<file path="src/rtl/demux_sel_sequencer.sv">
// rtl/demux_sel_sequencer.sv - programmable dwell scan sequencer driving the 1x8 demux select and data
// Optional build macro: DEMUX_SEQ_LOOP_EN (scan wraps to the lowest enabled channel until stop)
module demux_sel_sequencer #(
  parameter int DWELL_W = 4
) (
  input  logic               clk,
  input  logic               rst,
  input  logic               start,
  input  logic               stop,
  input  logic [7:0]         mask,
  input  logic [DWELL_W-1:0] dwell,
  input  logic               din,
  output logic               a,
  output logic [2:0]         s,
  output logic               busy,
  output logic               done
);

  typedef enum logic [1:0] {
    ST_IDLE = 2'd0,
    ST_SCAN = 2'd1,
    ST_DONE = 2'd2
  } state_e;

  state_e             state_q, state_d;
  logic [2:0]         s_q, s_d;
  logic               busy_q, busy_d;
  logic               done_q, done_d;
  logic [DWELL_W-1:0] cnt_q, cnt_d;
  logic [DWELL_W-1:0] dwell_q, dwell_d;
  logic [7:0]         mask_q, mask_d;

  logic [7:0]         above_mask;
  logic               has_next;
  logic [2:0]         next_ch;

  // Lowest set bit of a channel mask; returns 0 for an empty mask.
  function automatic logic [2:0] lowest_ch(input logic [7:0] m);
    logic [2:0] ch;
    ch = 3'd0;
    for (int i = 7; i >= 0; i--) begin
      if (m[i]) ch = 3'(i);
    end
    return ch;
  endfunction

  // Enabled channels strictly above the current select; (2 << s) - 1 covers bits 0..s,
  // and for s=7 the shift overflows to 0 so the subtraction yields all ones.
  always_comb begin
    above_mask = mask_q & ~((8'd2 << s_q) - 8'd1);
    has_next   = |above_mask;
    next_ch    = lowest_ch(above_mask);
  end

  // Next-state logic: launch, dwell countdown, channel advance, termination.
  always_comb begin
    state_d = state_q;
    s_d     = s_q;
    cnt_d   = cnt_q;
    mask_d  = mask_q;
    dwell_d = dwell_q;
    case (state_q)
      ST_IDLE: begin
        if (start) begin
          if (mask != 8'd0) begin
            mask_d  = mask;
            dwell_d = dwell;
            s_d     = lowest_ch(mask);
            cnt_d   = dwell;
            state_d = ST_SCAN;
          end else begin
            // Empty mask: report completion without ever going busy; s is left alone.
            state_d = ST_DONE;
          end
        end
      end
      ST_SCAN: begin
        if (cnt_q != '0) begin
          cnt_d = cnt_q - DWELL_W'(1);
        end else if (stop) begin
          state_d = ST_DONE;
        end else if (has_next) begin
          s_d   = next_ch;
          cnt_d = dwell_q;
        end else begin
`ifdef DEMUX_SEQ_LOOP_EN
          s_d   = lowest_ch(mask_q);
          cnt_d = dwell_q;
`else
          state_d = ST_DONE;
`endif
        end
      end
      ST_DONE: begin
        state_d = ST_IDLE;
      end
      default: begin
        state_d = ST_IDLE;
      end
    endcase
    busy_d = (state_d == ST_SCAN);
    done_d = (state_d == ST_DONE);
  end

  // State and output registers; reset abandons any scan without a done pulse.
  always_ff @(posedge clk or posedge rst) begin
    if (rst) begin
      state_q <= ST_IDLE;
      s_q     <= 3'd0;
      busy_q  <= 1'b0;
      done_q  <= 1'b0;
      cnt_q   <= '0;
      dwell_q <= '0;
      mask_q  <= 8'd0;
    end else begin
      state_q <= state_d;
      s_q     <= s_d;
      busy_q  <= busy_d;
      done_q  <= done_d;
      cnt_q   <= cnt_d;
      dwell_q <= dwell_d;
      mask_q  <= mask_d;
    end
  end

  assign a    = (state_q == ST_SCAN) ? din : 1'b0;
  assign s    = s_q;
  assign busy = busy_q;
  assign done = done_q;

endmodule
</file>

◆ HOW TO COMPLETE THIS TASK ◆
Each entry should be reproduced in the output exactly.

◆ EXERCISE RESPONSE ◆
<file path="src/rtl/demux_sel_sequencer.sv">
// rtl/demux_sel_sequencer.sv - programmable dwell scan sequencer driving the 1x8 demux select and data
// Optional build macro: DEMUX_SEQ_LOOP_EN (scan wraps to the lowest enabled channel until stop)
module demux_sel_sequencer #(
  parameter int DWELL_W = 4
) (
  input  logic               clk,
  input  logic               rst,
  input  logic               start,
  input  logic               stop,
  input  logic [7:0]         mask,
  input  logic [DWELL_W-1:0] dwell,
  input  logic               din,
  output logic               a,
  output logic [2:0]         s,
  output logic               busy,
  output logic               done
);

  typedef enum logic [1:0] {
    ST_IDLE = 2'd0,
    ST_SCAN = 2'd1,
    ST_DONE = 2'd2
  } state_e;

  state_e             state_q, state_d;
  logic [2:0]         s_q, s_d;
  logic               busy_q, busy_d;
  logic               done_q, done_d;
  logic [DWELL_W-1:0] cnt_q, cnt_d;
  logic [DWELL_W-1:0] dwell_q, dwell_d;
  logic [7:0]         mask_q, mask_d;

  logic [7:0]         above_mask;
  logic               has_next;
  logic [2:0]         next_ch;

  // Lowest set bit of a channel mask; returns 0 for an empty mask.
  function automatic logic [2:0] lowest_ch(input logic [7:0] m);
    logic [2:0] ch;
    ch = 3'd0;
    for (int i = 7; i >= 0; i--) begin
      if (m[i]) ch = 3'(i);
    end
    return ch;
  endfunction

  // Enabled channels strictly above the current select; (2 << s) - 1 covers bits 0..s,
  // and for s=7 the shift overflows to 0 so the subtraction yields all ones.
  always_comb begin
    above_mask = mask_q & ~((8'd2 << s_q) - 8'd1);
    has_next   = |above_mask;
    next_ch    = lowest_ch(above_mask);
  end

  // Next-state logic: launch, dwell countdown, channel advance, termination.
  always_comb begin
    state_d = state_q;
    s_d     = s_q;
    cnt_d   = cnt_q;
    mask_d  = mask_q;
    dwell_d = dwell_q;
    case (state_q)
      ST_IDLE: begin
        if (start) begin
          if (mask != 8'd0) begin
            mask_d  = mask;
            dwell_d = dwell;
            s_d     = lowest_ch(mask);
            cnt_d   = dwell;
            state_d = ST_SCAN;
          end else begin
            // Empty mask: report completion without ever going busy; s is left alone.
            state_d = ST_DONE;
          end
        end
      end
      ST_SCAN: begin
        if (cnt_q != '0) begin
          cnt_d = cnt_q - DWELL_W'(1);
        end else if (stop) begin
          state_d = ST_DONE;
        end else if (has_next) begin
          s_d   = next_ch;
          cnt_d = dwell_q;
        end else begin
`ifdef DEMUX_SEQ_LOOP_EN
          s_d   = lowest_ch(mask_q);
          cnt_d = dwell_q;
`else
          state_d = ST_DONE;
`endif
        end
      end
      ST_DONE: begin
        state_d = ST_IDLE;
      end
      default: begin
        state_d = ST_IDLE;
      end
    endcase
    busy_d = (state_d == ST_SCAN);
    done_d = (state_d == ST_DONE);
  end

  // State and output registers; reset abandons any scan without a done pulse.
  always_ff @(posedge clk or posedge rst) begin
    if (rst) begin
      state_q <= ST_IDLE;
      s_q     <= 3'd0;
      busy_q  <= 1'b0;
      done_q  <= 1'b0;
      cnt_q   <= '0;
      dwell_q <= '0;
      mask_q  <= 8'd0;
    end else begin
      state_q <= state_d;
      s_q     <= s_d;
      busy_q  <= busy_d;
      done_q  <= done_d;
      cnt_q   <= cnt_d;
      dwell_q <= dwell_d;
      mask_q  <= mask_d;
    end
  end

  assign a    = (state_q == ST_SCAN) ? din : 1'b0;
  assign s    = s_q;
  assign busy = busy_q;
  assign done = done_q;

endmodule
</file>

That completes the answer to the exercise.